ACTIVITY: The word "needs" occurs in some lines of the data. Return each such line.

----

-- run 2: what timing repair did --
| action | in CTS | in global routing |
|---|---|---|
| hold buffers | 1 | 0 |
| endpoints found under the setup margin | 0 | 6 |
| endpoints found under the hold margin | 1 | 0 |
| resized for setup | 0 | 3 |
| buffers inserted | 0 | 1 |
<file path="src/shared/fsw_pkg.sv">
// Notes on behaviour
// - overrunning register read repeats same value
// - power-up copies non-volatile into volatile status
// - status read returns volatile copy only
// - bit 0 shows busy, default zero
// - bit 1 shows write enable latch
// - bits 2 to 5 select protected region
// - bit 6 enables quad data function
// - bit 7 locks the status register
// - latch set by enable, cleared by disable, completion, nv aux write or reset
// - busy device ignores all but listed instructions
// - completion always clears busy bit
// - write enable instruction sets the latch
// - volatile write needs 50h then 01h
// - latch cleared by disable and on completion
// - program, erase, nv writes need latch set
// - C0h and 17h run without latch
// - program/erase into protected region is inhibited
// - chip erase needs all protect bits zero
// - lock bit plus low pin blocks writes
// - lock bit with high pin allows writes
// - quad bit turns shared pins into data
package fsw_pkg;

  // -------------------------------------------------
  // status register layout
  // -------------------------------------------------
  localparam int ST_BUSY = 0;
  localparam int ST_WEL = 1;
  localparam int ST_BP_LO = 2;
  localparam int ST_BP_HI = 5;
  localparam int ST_QE = 6;
  localparam int ST_LOCK = 7;
  localparam logic [5:0] NV_RESET = 6'h00;
  localparam logic [3:0] BP_NONE = 4'h0;
  localparam logic [3:0] BP_ALL_FROM = 4'hB;
  localparam logic [10:0] BLOCK_COUNT = 11'h400;
  localparam int ADDR_BLK_LO = 16;
  localparam int ADDR_BLK_HI = 25;

  // -------------------------------------------------
  // instruction codes
  // -------------------------------------------------
  localparam logic [7:0] OP_WRITE_STATUS_INSTR = 8'h01;
  localparam logic [7:0] OP_READ_STATUS_INSTR = 8'h05;
  localparam logic [7:0] OP_WRITE_ENABLE_INSTR = 8'h06;
  localparam logic [7:0] OP_WRITE_DISABLE_INSTR = 8'h04;
  localparam logic [7:0] OP_VWREN = 8'h50;
  localparam logic [7:0] OP_PP = 8'h02;
  localparam logic [7:0] OP_PP4 = 8'h12;
  localparam logic [7:0] OP_PPQ_A = 8'h32;
  localparam logic [7:0] OP_PPQ_B = 8'h38;
  localparam logic [7:0] OP_PPQ4_A = 8'h34;
  localparam logic [7:0] OP_PPQ4_B = 8'h3E;
  localparam logic [7:0] OP_SE_A = 8'hD7;
  localparam logic [7:0] OP_SE_B = 8'h20;
  localparam logic [7:0] OP_SE4 = 8'h21;
  localparam logic [7:0] OP_BE32 = 8'h52;
  localparam logic [7:0] OP_BE32_4 = 8'h5C;
  localparam logic [7:0] OP_BE64 = 8'hD8;
  localparam logic [7:0] OP_BE64_4 = 8'hDC;
  localparam logic [7:0] OP_CE_A = 8'hC7;
  localparam logic [7:0] OP_CE_B = 8'h60;
  localparam logic [7:0] OP_WRFR = 8'h42;
  localparam logic [7:0] OP_SRPNV = 8'h65;
  localparam logic [7:0] OP_VOLATILE_READ_PARAM_WRITE = 8'h63;
  localparam logic [7:0] OP_BRV = 8'hC5;
  localparam logic [7:0] OP_ALT_RP = 8'hC0;
  localparam logic [7:0] OP_ALT_BR = 8'h17;
  localparam logic [7:0] OP_RDFR = 8'h48;
  localparam logic [7:0] OP_RDERP = 8'h81;
  localparam logic [7:0] OP_RST_EN = 8'h66;
  localparam logic [7:0] OP_RST = 8'h99;
  localparam logic [7:0] OP_SUSP_A = 8'h75;
  localparam logic [7:0] OP_SUSP_B = 8'hB0;

  // -------------------------------------------------
  // timing
  // -------------------------------------------------
  localparam int CLK_PERIOD_NS = 20;
  localparam int NV_WR_TIME_NS = 50000;
  localparam int NV_WR_CYCLES = (NV_WR_TIME_NS + CLK_PERIOD_NS - 1) / CLK_PERIOD_NS;
  localparam int TMR_W = 12;

  // -------------------------------------------------
  // types
  // -------------------------------------------------
  typedef enum logic [1:0] {
    FR_OPC = 2'b00,
    FR_ADDR = 2'b01,
    FR_DATA = 2'b11,
    FR_SKIP = 2'b10
  } fsw_frame_t;

  typedef struct packed {
    logic [7:0] opcode;
    logic [31:0] addr;
    logic [7:0] data;
  } fsw_op_t;

  typedef struct packed {
    logic sck;
    logic cs_n;
    logic si;
  } fsw_spi_in_t;

endpackage

</file>
<file path="src/fsw_spi_shift.sv">
`timescale 1ns/1ps
`default_nettype none
module fsw_spi_shift (
  // clock and reset
  input wire logic sys_clk,
  input wire logic rst_n,
  input wire logic clk_en,
  // raw pins
  input wire fsw_pkg::fsw_spi_in_t pins,
  // byte side
  input wire logic [7:0] tx_byte,
  output logic [7:0] rx_byte,
  output logic rx_valid,
  output logic so_bit,
  output logic frame_end
);
  import fsw_pkg::*;

  fsw_spi_in_t meta_r;
  fsw_spi_in_t sync_r;
  fsw_spi_in_t last_r;
  logic [2:0] bit_cnt_r;
  logic [7:0] rx_sh_r;
  logic [7:0] tx_sh_r;
  logic rise;
  logic fall;

  assign rise = sync_r.sck & ~last_r.sck & ~sync_r.cs_n;
  assign fall = ~sync_r.sck & last_r.sck & ~sync_r.cs_n;

  always_ff @(posedge sys_clk or negedge rst_n)
    if (!rst_n)
    begin
      meta_r <= '{sck: 1'b0, cs_n: 1'b1, si: 1'b0};
      sync_r <= '{sck: 1'b0, cs_n: 1'b1, si: 1'b0};
      last_r <= '{sck: 1'b0, cs_n: 1'b1, si: 1'b0};
    end
    else if (clk_en)
    begin
      meta_r <= pins;
      sync_r <= meta_r;
      last_r <= sync_r;
    end

  always_ff @(posedge sys_clk or negedge rst_n)
    if (!rst_n)
    begin
      bit_cnt_r <= 3'h0;
      rx_sh_r <= 8'h00;
      rx_byte <= 8'h00;
      rx_valid <= 1'b0;
      frame_end <= 1'b0;
    end
    else if (clk_en)
    begin
      rx_valid <= 1'b0;
      frame_end <= sync_r.cs_n & ~last_r.cs_n;
      if (sync_r.cs_n)
        bit_cnt_r <= 3'h0;
      else if (rise)
      begin
        rx_sh_r <= {rx_sh_r[6:0], sync_r.si};
        bit_cnt_r <= bit_cnt_r + 3'h1;
        if (bit_cnt_r == 3'h7)
        begin
          rx_byte <= {rx_sh_r[6:0], sync_r.si};
          rx_valid <= 1'b1;
        end
      end
    end

  // a fresh byte is taken at every byte boundary, so a long read repeats
  always_ff @(posedge sys_clk or negedge rst_n)
    if (!rst_n)
    begin
      tx_sh_r <= 8'h00;
      so_bit <= 1'b0;
    end
    else if (clk_en && fall)
    begin
      if (bit_cnt_r == 3'h0)
      begin
        so_bit <= tx_byte[7];
        tx_sh_r <= {tx_byte[6:0], 1'b0};
      end
      else
      begin
        so_bit <= tx_sh_r[7];
        tx_sh_r <= {tx_sh_r[6:0], 1'b0};
      end
    end

endmodule
`default_nettype wire

</file>
<file path="src/fsw_ctrl.sv">
`timescale 1ns/1ps
`default_nettype none
module fsw_ctrl (
  // clock and reset
  input wire logic sys_clk,
  input wire logic rst_n,
  input wire logic clk_en,
  // serial link pins
  input wire fsw_pkg::fsw_spi_in_t spi_in,
  output logic so_out,
  output logic so_oe,
  // shared pins: write protect / data_line_2, hold-reset / data_line_3
  input wire logic wp_n_dl2_in,
  output logic wp_n_dl2_out,
  output logic wp_n_dl2_oe,
  input wire logic hold_n_dl3_in,
  output logic hold_n_dl3_out,
  output logic hold_n_dl3_oe,
  output logic pins_are_data,
  // array engine
  output logic op_start,
  output fsw_pkg::fsw_op_t op_req,
  input wire logic op_done,
  // other register writes and control requests
  output logic aux_write,
  output fsw_pkg::fsw_op_t aux_req,
  output logic suspend_req,
  output logic soft_reset_req,
  output logic hw_reset_req,
  // status view
  output logic [7:0] status_out
);
  import fsw_pkg::*;

  // -------------------------------------------------
  // declarations
  // -------------------------------------------------
  logic [7:0] rx_byte;
  logic rx_valid;
  logic frame_end;
  logic so_bit;
  logic [7:0] status;
  fsw_frame_t frame_r;
  logic [7:0] opcode_r;
  logic [31:0] addr_r;
  logic [2:0] addr_left_r;
  logic [7:0] data_r;
  logic data_seen_r;
  logic read_mode_r;
  logic [5:0] vol_hi_r;
  logic [5:0] nv_hi_r;
  logic pwr_up_done_r;
  logic wel_r;
  logic busy_r;
  logic busy_tmr_r;
  logic [TMR_W-1:0] tmr_r;
  logic vol_arm_r;
  logic rst_arm_r;
  logic wp_meta_r;
  logic wp_sync_r;
  logic hold_meta_r;
  logic hold_sync_r;
  logic exec;
  logic done_evt;
  logic wp_low;
  logic locked;
  logic write_status_instr_ok;
  logic write_status_instr_vol;
  logic write_status_instr_nv;
  logic arr_ok;
  logic is_ce;
  logic aux_ok;
  logic aux_nv;

  // -------------------------------------------------
  // opcode classes
  // -------------------------------------------------
  function automatic logic is_arr(input logic [7:0] op);
    return op inside {OP_PP, OP_PP4, OP_PPQ_A, OP_PPQ_B, OP_PPQ4_A, OP_PPQ4_B,
                      OP_SE_A, OP_SE_B, OP_SE4, OP_BE32, OP_BE32_4, OP_BE64,
                      OP_BE64_4, OP_CE_A, OP_CE_B};
  endfunction

  function automatic logic is_addr4(input logic [7:0] op);
    return op inside {OP_PP4, OP_PPQ4_A, OP_PPQ4_B, OP_SE4, OP_BE32_4, OP_BE64_4};
  endfunction

  function automatic logic has_addr(input logic [7:0] op);
    return is_arr(op) && !(op inside {OP_CE_A, OP_CE_B});
  endfunction

  function automatic logic busy_ok(input logic [7:0] op);
    return op inside {OP_READ_STATUS_INSTR, OP_RDFR, OP_RDERP, OP_RST_EN, OP_RST, OP_SUSP_A, OP_SUSP_B};
  endfunction

  function automatic logic addr_protected(input logic [3:0] bp, input logic [31:0] a);
    logic [10:0] blk;
    logic [10:0] span;
    blk = {1'b0, a[ADDR_BLK_HI:ADDR_BLK_LO]};
    span = 11'h001 << (bp - 4'h1);
    if (bp == BP_NONE)
      return 1'b0;
    if (bp >= BP_ALL_FROM)
      return 1'b1;
    return blk >= (BLOCK_COUNT - span);
  endfunction

  // -------------------------------------------------
  // serial shifter
  // -------------------------------------------------
  fsw_spi_shift u_shift (
    .sys_clk(sys_clk),
    .rst_n(rst_n),
    .clk_en(clk_en),
    .pins(spi_in),
    .tx_byte(status),
    .rx_byte(rx_byte),
    .rx_valid(rx_valid),
    .so_bit(so_bit),
    .frame_end(frame_end)
  );

  // only the volatile copy ever reaches the read path
  assign status = {vol_hi_r, wel_r, busy_r};

  // -------------------------------------------------
  // shared pin synchronisers
  // -------------------------------------------------
  always_ff @(posedge sys_clk or negedge rst_n)
    if (!rst_n)
    begin
      wp_meta_r <= 1'b1;
      wp_sync_r <= 1'b1;
      hold_meta_r <= 1'b1;
      hold_sync_r <= 1'b1;
    end
    else if (clk_en)
    begin
      wp_meta_r <= wp_n_dl2_in;
      wp_sync_r <= wp_meta_r;
      hold_meta_r <= hold_n_dl3_in;
      hold_sync_r <= hold_meta_r;
    end

  // pins serve as protect and reset only while quad is off
  assign wp_low = ~wp_sync_r & ~vol_hi_r[ST_QE - 2];
  assign locked = vol_hi_r[ST_LOCK - 2] & wp_low;

  // -------------------------------------------------
  // instruction framing
  // -------------------------------------------------
  always_ff @(posedge sys_clk or negedge rst_n)
    if (!rst_n)
    begin
      frame_r <= FR_OPC;
      opcode_r <= 8'h00;
      addr_r <= 32'h0000_0000;
      addr_left_r <= 3'h0;
      data_r <= 8'h00;
      data_seen_r <= 1'b0;
      read_mode_r <= 1'b0;
    end
    else if (clk_en)
    begin
      if (frame_end)
      begin
        frame_r <= FR_OPC;
        data_seen_r <= 1'b0;
        read_mode_r <= 1'b0;
      end
      else if (rx_valid)
      begin
        unique case (frame_r)
          FR_OPC:
          begin
            opcode_r <= rx_byte;
            addr_r <= 32'h0000_0000;
            if (busy_r && !busy_ok(rx_byte))
              frame_r <= FR_SKIP;
            else if (has_addr(rx_byte))
            begin
              frame_r <= FR_ADDR;
              addr_left_r <= is_addr4(rx_byte) ? 3'h4 : 3'h3;
            end
            else
            begin
              frame_r <= FR_DATA;
              read_mode_r <= (rx_byte == OP_READ_STATUS_INSTR);
            end
          end
          FR_ADDR:
          begin
            addr_r <= {addr_r[23:0], rx_byte};
            addr_left_r <= addr_left_r - 3'h1;
            if (addr_left_r == 3'h1)
              frame_r <= FR_DATA;
          end
          FR_DATA:
          begin
            if (!data_seen_r)
            begin
              data_r <= rx_byte;
              data_seen_r <= 1'b1;
            end
          end
          FR_SKIP:
          begin
            frame_r <= FR_SKIP;
          end
        endcase
      end
    end

  // -------------------------------------------------
  // decode at chip select release
  // -------------------------------------------------
  assign exec = frame_end & (frame_r == FR_DATA);
  assign is_ce = opcode_r inside {OP_CE_A, OP_CE_B};
  assign write_status_instr_ok = exec & (opcode_r == OP_WRITE_STATUS_INSTR) & data_seen_r & ~busy_r & ~locked;
  assign write_status_instr_vol = write_status_instr_ok & vol_arm_r;
  assign write_status_instr_nv = write_status_instr_ok & ~vol_arm_r & wel_r;
  assign arr_ok = exec & is_arr(opcode_r) & wel_r & ~busy_r
                  & (is_ce ? (vol_hi_r[ST_BP_HI-2:ST_BP_LO-2] == BP_NONE)
                     : !addr_protected(vol_hi_r[ST_BP_HI-2:ST_BP_LO-2], addr_r));
  assign aux_nv = opcode_r inside {OP_WRFR, OP_SRPNV, OP_VOLATILE_READ_PARAM_WRITE, OP_BRV};
  assign aux_ok = exec & ~busy_r
                  & ((aux_nv & wel_r)
                     | (opcode_r inside {OP_ALT_RP, OP_ALT_BR}));
  assign done_evt = busy_r & (busy_tmr_r ? (tmr_r == TMR_W'(0)) : op_done);

  // -------------------------------------------------
  // status bits
  // -------------------------------------------------
  always_ff @(posedge sys_clk or negedge rst_n)
    if (!rst_n)
    begin
      nv_hi_r <= NV_RESET;
      vol_hi_r <= 6'h00;
      pwr_up_done_r <= 1'b0;
    end
    else if (clk_en)
    begin
      if (!pwr_up_done_r)
      begin
        vol_hi_r <= nv_hi_r;
        pwr_up_done_r <= 1'b1;
      end
      else if (exec && opcode_r == OP_RST && rst_arm_r)
        vol_hi_r <= nv_hi_r;
      else if (write_status_instr_vol)
        vol_hi_r <= data_r[ST_LOCK:ST_BP_LO];
      else if (write_status_instr_nv)
      begin
        nv_hi_r <= data_r[ST_LOCK:ST_BP_LO];
        vol_hi_r <= data_r[ST_LOCK:ST_BP_LO];
      end
    end

  // volatile write status never touches the latch; nv write status clears it on completion
  always_ff @(posedge sys_clk or negedge rst_n)
    if (!rst_n)
      wel_r <= 1'b0;
    else if (clk_en)
    begin
      if (exec && !busy_r && opcode_r == OP_WRITE_ENABLE_INSTR)
        wel_r <= 1'b1;
      else if (exec && !busy_r && opcode_r == OP_WRITE_DISABLE_INSTR)
        wel_r <= 1'b0;
      else if (done_evt || (aux_ok && aux_nv))
        wel_r <= 1'b0;
      else if (exec && opcode_r == OP_RST && rst_arm_r)
        wel_r <= 1'b0;
    end

  // arming by 50h lasts for the next instruction only
  always_ff @(posedge sys_clk or negedge rst_n)
    if (!rst_n)
    begin
      vol_arm_r <= 1'b0;
      rst_arm_r <= 1'b0;
    end
    else if (clk_en && exec)
    begin
      vol_arm_r <= (opcode_r == OP_VWREN) & ~busy_r;
      rst_arm_r <= (opcode_r == OP_RST_EN);
    end

  // -------------------------------------------------
  // busy tracking
  // -------------------------------------------------
  always_ff @(posedge sys_clk or negedge rst_n)
    if (!rst_n)
    begin
      busy_r <= 1'b0;
      busy_tmr_r <= 1'b0;
      tmr_r <= TMR_W'(0);
    end
    else if (clk_en)
    begin
      if (write_status_instr_nv)
      begin
        busy_r <= 1'b1;
        busy_tmr_r <= 1'b1;
        tmr_r <= TMR_W'(NV_WR_CYCLES - 1);
      end
      else if (arr_ok)
      begin
        busy_r <= 1'b1;
        busy_tmr_r <= 1'b0;
      end
      else if (done_evt)
        busy_r <= 1'b0;
      else if (busy_r && busy_tmr_r)
        tmr_r <= tmr_r - TMR_W'(1);
    end

  // -------------------------------------------------
  // requests to the rest of the device
  // -------------------------------------------------
  always_ff @(posedge sys_clk or negedge rst_n)
    if (!rst_n)
    begin
      op_start <= 1'b0;
      op_req <= '0;
      aux_write <= 1'b0;
      aux_req <= '0;
      suspend_req <= 1'b0;
      soft_reset_req <= 1'b0;
      hw_reset_req <= 1'b0;
    end
    else if (clk_en)
    begin
      op_start <= arr_ok;
      aux_write <= aux_ok;
      suspend_req <= exec & busy_r & (opcode_r inside {OP_SUSP_A, OP_SUSP_B});
      soft_reset_req <= exec & (opcode_r == OP_RST) & rst_arm_r;
      hw_reset_req <= ~hold_sync_r & ~vol_hi_r[ST_QE - 2];
      if (arr_ok)
        op_req <= '{opcode: opcode_r, addr: addr_r, data: data_r};
      if (aux_ok)
        aux_req <= '{opcode: opcode_r, addr: addr_r, data: data_r};
    end

  // -------------------------------------------------
  // pin outputs
  // -------------------------------------------------
  always_ff @(posedge sys_clk or negedge rst_n)
    if (!rst_n)
    begin
      so_out <= 1'b0;
      so_oe <= 1'b0;
      wp_n_dl2_out <= 1'b0;
      wp_n_dl2_oe <= 1'b0;
      hold_n_dl3_out <= 1'b0;
      hold_n_dl3_oe <= 1'b0;
      pins_are_data <= 1'b0;
      status_out <= 8'h00;
    end
    else if (clk_en)
    begin
      so_out <= so_bit;
      so_oe <= read_mode_r;
      wp_n_dl2_out <= 1'b0;
      wp_n_dl2_oe <= 1'b0;
      hold_n_dl3_out <= 1'b0;
      hold_n_dl3_oe <= 1'b0;
      pins_are_data <= vol_hi_r[ST_QE - 2];
      status_out <= status;
    end

endmodule
`default_nettype wire

</file>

----

RESPONSE:
// - volatile write needs 50h then 01h
// - chip erase needs all protect bits zero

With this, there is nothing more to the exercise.